Recorded data:
======
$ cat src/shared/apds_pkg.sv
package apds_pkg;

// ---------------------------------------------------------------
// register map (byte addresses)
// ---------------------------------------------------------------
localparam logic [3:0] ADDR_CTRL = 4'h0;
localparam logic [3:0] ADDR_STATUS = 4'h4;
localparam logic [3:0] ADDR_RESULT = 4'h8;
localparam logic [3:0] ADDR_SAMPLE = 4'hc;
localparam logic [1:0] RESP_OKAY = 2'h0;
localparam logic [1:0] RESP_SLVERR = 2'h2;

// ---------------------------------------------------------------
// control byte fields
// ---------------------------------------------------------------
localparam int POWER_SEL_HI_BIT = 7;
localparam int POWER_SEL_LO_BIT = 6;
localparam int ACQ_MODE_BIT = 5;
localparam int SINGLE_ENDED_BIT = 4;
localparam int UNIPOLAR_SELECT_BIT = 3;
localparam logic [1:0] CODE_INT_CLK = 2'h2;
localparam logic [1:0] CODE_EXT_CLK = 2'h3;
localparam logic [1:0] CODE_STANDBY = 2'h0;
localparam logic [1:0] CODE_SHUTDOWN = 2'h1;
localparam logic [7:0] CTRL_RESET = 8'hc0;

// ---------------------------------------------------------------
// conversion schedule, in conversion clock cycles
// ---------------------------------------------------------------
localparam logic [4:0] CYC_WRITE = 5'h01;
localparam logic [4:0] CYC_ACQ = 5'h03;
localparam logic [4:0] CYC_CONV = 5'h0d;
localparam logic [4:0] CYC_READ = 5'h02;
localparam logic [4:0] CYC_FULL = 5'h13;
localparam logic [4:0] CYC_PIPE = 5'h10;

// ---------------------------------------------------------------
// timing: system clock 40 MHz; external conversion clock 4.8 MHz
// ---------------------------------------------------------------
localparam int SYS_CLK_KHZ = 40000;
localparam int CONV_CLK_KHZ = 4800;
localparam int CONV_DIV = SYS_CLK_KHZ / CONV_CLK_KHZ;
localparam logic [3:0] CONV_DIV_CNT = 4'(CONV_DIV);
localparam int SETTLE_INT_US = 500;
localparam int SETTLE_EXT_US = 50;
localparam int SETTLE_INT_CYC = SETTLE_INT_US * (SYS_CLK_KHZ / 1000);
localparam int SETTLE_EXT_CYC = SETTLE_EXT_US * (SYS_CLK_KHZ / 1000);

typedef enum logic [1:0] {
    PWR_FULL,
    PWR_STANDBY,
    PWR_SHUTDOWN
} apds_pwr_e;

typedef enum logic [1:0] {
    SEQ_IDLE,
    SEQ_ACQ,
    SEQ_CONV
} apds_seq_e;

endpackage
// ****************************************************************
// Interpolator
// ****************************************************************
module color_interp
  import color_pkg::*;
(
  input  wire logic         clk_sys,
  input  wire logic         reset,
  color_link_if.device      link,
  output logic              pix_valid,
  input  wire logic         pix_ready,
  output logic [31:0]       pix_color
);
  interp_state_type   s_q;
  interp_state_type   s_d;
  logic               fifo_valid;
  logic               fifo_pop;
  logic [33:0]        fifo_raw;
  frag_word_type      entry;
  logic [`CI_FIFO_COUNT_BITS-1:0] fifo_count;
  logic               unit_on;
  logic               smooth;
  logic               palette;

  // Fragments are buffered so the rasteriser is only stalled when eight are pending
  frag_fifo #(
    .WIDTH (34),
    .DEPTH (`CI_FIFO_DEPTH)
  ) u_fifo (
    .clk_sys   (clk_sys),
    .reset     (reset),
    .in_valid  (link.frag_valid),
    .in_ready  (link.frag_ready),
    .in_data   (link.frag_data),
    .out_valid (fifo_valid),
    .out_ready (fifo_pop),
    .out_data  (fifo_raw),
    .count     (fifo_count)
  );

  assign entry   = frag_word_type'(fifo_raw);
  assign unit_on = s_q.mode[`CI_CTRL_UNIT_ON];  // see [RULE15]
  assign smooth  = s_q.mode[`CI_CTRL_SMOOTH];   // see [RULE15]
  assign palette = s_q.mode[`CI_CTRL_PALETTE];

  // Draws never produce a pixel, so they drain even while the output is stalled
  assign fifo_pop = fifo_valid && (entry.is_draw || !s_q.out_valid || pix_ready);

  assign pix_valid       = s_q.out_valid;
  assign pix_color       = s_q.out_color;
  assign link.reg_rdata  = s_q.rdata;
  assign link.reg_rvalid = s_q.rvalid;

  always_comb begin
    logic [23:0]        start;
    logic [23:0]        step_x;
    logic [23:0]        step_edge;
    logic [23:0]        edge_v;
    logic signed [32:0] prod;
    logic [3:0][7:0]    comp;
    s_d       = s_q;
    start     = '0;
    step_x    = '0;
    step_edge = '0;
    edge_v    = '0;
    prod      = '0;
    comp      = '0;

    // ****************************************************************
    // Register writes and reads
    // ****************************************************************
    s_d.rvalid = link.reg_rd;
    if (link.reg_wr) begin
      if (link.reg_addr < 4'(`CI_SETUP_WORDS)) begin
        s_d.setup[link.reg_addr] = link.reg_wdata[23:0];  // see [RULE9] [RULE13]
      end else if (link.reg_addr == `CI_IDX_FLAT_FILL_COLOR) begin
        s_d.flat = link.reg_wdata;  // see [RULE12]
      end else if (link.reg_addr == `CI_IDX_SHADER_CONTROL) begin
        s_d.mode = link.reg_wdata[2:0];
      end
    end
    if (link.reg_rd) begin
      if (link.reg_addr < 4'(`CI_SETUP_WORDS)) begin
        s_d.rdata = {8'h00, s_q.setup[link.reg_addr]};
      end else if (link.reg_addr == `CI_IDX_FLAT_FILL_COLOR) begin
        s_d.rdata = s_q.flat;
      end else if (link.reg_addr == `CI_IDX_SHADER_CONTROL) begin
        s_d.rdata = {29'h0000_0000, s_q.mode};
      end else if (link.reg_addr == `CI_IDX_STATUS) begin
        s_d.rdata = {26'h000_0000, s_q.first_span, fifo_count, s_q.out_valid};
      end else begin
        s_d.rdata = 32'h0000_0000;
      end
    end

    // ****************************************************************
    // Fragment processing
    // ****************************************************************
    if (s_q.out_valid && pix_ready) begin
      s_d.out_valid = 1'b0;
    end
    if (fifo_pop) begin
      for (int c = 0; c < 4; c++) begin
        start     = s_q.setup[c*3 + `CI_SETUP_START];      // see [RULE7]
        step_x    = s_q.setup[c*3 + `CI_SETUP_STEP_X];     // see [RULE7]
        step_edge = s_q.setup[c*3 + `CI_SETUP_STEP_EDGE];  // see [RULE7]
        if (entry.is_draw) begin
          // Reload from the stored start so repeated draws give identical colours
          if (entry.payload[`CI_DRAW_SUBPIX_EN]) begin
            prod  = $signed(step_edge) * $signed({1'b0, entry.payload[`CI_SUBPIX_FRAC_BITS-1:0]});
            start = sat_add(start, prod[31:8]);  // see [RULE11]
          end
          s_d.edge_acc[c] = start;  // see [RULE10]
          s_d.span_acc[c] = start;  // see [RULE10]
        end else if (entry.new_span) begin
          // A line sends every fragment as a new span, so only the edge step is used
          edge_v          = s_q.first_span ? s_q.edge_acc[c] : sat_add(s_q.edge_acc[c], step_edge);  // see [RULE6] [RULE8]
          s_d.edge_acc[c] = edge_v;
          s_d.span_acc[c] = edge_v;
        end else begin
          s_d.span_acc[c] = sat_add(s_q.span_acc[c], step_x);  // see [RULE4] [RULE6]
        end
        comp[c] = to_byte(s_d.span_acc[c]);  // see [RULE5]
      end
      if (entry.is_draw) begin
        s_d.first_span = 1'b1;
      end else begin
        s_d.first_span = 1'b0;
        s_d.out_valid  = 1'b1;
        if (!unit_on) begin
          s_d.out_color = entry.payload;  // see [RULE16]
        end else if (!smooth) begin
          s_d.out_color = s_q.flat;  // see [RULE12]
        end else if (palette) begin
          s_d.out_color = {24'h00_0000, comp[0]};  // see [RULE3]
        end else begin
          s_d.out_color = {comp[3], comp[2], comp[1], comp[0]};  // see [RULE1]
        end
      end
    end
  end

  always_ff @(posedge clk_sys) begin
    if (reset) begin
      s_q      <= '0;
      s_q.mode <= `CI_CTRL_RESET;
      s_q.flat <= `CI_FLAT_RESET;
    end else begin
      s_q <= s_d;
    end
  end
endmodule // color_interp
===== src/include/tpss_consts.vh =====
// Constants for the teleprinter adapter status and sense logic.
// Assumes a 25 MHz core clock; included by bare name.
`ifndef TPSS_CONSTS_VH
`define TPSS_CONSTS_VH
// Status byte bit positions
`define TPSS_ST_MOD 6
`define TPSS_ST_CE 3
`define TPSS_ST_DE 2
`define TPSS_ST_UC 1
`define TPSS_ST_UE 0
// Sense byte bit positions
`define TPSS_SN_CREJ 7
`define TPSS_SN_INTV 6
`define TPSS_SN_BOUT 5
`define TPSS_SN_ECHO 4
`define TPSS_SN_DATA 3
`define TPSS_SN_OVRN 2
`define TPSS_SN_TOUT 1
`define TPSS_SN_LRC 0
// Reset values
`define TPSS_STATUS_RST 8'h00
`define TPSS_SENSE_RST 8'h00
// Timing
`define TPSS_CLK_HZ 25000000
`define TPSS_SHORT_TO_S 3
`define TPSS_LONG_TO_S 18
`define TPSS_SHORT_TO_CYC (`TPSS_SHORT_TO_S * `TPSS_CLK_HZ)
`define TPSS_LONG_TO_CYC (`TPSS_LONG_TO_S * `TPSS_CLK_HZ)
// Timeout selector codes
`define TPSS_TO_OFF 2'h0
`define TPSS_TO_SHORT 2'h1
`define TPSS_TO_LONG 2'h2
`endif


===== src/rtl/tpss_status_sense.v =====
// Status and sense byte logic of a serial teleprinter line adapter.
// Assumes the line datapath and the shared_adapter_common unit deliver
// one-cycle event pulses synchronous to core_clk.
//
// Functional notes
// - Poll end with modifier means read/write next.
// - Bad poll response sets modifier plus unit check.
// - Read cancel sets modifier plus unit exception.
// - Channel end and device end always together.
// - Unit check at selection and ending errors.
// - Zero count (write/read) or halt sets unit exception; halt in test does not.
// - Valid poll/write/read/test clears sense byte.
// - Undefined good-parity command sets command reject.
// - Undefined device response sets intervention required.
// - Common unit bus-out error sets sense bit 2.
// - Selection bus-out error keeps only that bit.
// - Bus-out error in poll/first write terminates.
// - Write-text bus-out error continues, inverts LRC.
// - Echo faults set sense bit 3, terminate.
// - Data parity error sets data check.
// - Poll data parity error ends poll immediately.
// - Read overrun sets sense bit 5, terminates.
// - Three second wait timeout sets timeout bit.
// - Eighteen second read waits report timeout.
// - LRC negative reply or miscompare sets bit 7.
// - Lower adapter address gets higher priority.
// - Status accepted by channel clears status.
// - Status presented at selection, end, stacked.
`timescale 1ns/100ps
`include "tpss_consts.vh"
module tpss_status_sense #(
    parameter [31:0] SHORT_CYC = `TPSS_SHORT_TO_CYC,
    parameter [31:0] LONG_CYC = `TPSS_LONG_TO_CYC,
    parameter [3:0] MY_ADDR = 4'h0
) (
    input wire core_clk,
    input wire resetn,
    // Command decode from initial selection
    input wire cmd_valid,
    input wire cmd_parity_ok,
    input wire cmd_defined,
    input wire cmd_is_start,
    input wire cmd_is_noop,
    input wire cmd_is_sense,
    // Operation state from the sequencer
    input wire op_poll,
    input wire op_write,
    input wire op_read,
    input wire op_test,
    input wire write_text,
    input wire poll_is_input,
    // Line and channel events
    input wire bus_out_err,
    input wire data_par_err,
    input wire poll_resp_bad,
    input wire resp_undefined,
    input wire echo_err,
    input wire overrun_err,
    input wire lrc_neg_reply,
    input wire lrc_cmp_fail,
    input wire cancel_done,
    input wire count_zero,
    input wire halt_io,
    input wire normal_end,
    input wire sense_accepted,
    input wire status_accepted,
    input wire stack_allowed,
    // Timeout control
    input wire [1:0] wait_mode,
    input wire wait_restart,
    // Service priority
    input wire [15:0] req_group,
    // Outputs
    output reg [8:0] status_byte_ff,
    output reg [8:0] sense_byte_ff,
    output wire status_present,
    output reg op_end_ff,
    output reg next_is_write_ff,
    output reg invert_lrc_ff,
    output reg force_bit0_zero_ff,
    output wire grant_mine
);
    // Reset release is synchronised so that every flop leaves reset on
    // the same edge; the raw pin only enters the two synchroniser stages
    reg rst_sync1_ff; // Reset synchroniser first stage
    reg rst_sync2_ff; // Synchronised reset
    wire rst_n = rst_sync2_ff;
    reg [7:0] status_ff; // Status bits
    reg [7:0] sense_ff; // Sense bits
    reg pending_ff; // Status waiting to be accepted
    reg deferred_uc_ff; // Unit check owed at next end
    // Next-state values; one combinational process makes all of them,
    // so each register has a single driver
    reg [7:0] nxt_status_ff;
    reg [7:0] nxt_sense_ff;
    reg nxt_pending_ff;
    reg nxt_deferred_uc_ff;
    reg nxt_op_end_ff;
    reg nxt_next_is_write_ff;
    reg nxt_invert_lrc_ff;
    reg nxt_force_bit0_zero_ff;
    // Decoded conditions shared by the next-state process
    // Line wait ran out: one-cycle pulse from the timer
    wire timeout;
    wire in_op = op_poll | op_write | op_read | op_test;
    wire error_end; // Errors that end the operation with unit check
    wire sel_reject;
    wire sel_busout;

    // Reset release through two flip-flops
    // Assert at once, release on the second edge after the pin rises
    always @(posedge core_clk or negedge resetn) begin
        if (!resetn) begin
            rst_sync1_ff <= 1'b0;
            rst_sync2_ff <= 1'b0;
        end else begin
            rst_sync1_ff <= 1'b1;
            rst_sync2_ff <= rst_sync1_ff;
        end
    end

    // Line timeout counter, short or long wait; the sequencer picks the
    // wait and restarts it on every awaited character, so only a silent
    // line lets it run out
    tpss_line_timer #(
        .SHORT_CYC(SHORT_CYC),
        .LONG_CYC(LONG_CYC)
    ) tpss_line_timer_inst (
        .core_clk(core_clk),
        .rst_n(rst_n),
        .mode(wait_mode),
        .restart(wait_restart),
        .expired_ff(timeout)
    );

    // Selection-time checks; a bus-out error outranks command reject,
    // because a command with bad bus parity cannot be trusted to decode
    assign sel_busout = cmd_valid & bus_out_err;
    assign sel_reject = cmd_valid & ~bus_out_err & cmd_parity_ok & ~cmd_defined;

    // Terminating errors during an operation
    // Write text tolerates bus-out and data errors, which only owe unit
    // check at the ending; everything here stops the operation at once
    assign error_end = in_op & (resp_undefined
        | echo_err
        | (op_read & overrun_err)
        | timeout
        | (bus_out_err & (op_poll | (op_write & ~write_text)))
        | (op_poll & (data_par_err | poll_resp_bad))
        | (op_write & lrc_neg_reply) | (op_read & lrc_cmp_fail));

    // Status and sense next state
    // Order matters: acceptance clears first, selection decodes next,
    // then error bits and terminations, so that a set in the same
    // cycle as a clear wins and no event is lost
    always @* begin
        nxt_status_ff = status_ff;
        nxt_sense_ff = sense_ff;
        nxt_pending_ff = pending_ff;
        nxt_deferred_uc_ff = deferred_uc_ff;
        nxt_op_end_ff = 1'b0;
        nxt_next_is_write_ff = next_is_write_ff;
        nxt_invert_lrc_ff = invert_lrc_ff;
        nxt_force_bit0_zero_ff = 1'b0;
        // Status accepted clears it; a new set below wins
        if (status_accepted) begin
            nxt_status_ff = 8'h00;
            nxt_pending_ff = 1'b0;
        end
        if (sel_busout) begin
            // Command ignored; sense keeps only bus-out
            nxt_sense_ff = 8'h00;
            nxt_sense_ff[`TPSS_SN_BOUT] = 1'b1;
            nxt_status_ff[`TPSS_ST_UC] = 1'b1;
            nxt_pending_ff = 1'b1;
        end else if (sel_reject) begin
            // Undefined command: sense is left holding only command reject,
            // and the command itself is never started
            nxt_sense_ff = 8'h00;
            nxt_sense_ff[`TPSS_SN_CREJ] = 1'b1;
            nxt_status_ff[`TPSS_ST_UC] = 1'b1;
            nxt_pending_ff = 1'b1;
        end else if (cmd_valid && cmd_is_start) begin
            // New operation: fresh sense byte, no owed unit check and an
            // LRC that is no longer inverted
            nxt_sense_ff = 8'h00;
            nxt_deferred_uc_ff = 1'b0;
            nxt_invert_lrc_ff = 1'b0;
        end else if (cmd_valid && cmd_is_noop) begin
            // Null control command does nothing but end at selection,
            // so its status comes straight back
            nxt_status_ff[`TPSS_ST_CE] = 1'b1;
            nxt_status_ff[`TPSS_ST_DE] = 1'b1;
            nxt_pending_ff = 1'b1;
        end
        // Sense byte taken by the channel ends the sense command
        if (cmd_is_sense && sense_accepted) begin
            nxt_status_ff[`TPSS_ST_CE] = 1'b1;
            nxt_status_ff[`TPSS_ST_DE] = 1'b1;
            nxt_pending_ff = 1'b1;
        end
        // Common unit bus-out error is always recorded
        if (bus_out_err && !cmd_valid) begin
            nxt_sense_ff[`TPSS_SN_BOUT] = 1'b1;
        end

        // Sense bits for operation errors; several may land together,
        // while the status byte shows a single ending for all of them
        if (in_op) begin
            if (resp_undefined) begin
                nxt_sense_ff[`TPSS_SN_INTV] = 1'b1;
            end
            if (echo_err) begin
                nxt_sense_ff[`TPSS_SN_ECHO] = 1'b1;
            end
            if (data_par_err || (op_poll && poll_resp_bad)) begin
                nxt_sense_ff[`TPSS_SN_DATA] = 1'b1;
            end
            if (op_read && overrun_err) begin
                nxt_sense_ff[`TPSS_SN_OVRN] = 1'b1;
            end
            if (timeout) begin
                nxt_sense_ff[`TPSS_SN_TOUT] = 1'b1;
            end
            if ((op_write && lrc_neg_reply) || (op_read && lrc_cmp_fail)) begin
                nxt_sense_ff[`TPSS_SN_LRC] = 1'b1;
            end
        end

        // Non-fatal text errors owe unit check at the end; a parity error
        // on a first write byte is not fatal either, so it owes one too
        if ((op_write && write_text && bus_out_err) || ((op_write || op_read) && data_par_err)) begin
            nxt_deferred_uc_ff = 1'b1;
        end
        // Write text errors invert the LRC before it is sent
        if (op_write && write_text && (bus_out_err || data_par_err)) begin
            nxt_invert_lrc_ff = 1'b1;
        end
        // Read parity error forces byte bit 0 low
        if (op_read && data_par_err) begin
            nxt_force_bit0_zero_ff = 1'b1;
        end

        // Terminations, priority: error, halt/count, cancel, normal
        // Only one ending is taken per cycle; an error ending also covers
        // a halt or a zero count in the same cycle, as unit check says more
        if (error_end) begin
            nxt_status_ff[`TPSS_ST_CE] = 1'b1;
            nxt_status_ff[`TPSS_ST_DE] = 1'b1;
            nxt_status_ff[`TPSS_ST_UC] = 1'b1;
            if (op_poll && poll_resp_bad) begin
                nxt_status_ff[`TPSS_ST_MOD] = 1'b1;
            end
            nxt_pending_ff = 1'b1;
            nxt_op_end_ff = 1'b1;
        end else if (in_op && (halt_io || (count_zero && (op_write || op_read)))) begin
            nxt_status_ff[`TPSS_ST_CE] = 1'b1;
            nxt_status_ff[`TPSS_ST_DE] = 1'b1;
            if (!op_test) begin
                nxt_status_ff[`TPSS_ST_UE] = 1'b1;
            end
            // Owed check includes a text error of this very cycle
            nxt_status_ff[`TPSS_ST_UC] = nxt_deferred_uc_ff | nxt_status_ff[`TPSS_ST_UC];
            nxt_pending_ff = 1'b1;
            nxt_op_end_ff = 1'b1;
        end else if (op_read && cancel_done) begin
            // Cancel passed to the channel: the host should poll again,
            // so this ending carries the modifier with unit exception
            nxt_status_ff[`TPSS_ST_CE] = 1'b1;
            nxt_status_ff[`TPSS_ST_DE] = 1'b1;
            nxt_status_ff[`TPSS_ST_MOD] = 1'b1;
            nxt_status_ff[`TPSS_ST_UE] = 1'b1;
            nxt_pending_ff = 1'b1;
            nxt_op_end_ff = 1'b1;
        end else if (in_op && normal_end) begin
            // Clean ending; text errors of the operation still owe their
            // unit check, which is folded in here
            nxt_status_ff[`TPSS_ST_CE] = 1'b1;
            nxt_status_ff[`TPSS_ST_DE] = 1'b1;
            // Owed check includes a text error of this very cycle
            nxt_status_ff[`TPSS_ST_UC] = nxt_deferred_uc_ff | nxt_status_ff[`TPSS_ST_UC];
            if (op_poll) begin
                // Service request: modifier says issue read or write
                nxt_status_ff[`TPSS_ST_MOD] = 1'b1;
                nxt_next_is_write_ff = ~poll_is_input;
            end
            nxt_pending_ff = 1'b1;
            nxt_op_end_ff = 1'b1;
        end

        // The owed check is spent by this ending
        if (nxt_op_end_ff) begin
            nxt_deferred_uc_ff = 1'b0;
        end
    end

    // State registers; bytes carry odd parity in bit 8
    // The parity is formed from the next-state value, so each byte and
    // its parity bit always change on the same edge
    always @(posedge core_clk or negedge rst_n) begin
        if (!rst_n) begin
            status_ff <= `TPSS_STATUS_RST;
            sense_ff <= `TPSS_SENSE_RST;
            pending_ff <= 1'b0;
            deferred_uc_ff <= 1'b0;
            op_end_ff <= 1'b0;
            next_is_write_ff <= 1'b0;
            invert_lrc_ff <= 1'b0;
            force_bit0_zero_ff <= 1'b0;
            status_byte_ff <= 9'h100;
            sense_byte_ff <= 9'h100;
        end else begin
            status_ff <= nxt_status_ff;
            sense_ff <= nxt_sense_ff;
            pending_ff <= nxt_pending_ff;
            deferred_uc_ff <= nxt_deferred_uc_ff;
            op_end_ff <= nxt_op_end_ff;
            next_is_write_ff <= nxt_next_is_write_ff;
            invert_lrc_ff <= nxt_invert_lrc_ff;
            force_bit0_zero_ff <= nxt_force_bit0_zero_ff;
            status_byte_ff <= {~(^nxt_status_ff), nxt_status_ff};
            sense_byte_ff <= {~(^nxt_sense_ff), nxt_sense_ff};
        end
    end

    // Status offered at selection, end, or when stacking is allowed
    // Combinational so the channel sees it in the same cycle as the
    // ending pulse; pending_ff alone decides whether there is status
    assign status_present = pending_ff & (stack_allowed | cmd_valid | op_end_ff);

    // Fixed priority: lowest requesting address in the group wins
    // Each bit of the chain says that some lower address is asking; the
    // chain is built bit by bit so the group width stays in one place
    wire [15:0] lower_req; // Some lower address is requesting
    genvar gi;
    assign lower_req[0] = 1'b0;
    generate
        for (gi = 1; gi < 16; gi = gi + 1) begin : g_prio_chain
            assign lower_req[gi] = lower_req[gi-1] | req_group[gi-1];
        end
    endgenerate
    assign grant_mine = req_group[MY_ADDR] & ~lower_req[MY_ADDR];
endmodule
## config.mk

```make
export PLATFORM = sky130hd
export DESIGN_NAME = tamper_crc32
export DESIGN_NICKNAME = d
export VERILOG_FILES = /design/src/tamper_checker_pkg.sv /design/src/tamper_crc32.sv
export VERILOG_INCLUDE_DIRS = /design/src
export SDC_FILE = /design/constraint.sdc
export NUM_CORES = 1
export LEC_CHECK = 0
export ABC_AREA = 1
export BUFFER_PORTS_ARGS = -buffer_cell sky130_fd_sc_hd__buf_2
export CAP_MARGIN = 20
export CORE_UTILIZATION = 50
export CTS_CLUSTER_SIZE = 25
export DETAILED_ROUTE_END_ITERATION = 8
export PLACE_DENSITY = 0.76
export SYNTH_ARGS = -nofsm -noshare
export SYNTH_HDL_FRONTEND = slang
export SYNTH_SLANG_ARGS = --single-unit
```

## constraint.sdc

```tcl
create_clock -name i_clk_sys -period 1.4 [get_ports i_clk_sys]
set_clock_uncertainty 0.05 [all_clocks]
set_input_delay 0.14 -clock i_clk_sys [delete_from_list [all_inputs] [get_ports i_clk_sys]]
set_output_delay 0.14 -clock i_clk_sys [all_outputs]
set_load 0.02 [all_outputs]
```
======
Your objective: Starting with the first line of the records, repeat every line up to and including the one containing "localparam logic [3:0] ADDR_CTRL = 4'h0;", and nothing else.

Output below:
$ cat src/shared/apds_pkg.sv
package apds_pkg;

// ---------------------------------------------------------------
// register map (byte addresses)
// ---------------------------------------------------------------
localparam logic [3:0] ADDR_CTRL = 4'h0;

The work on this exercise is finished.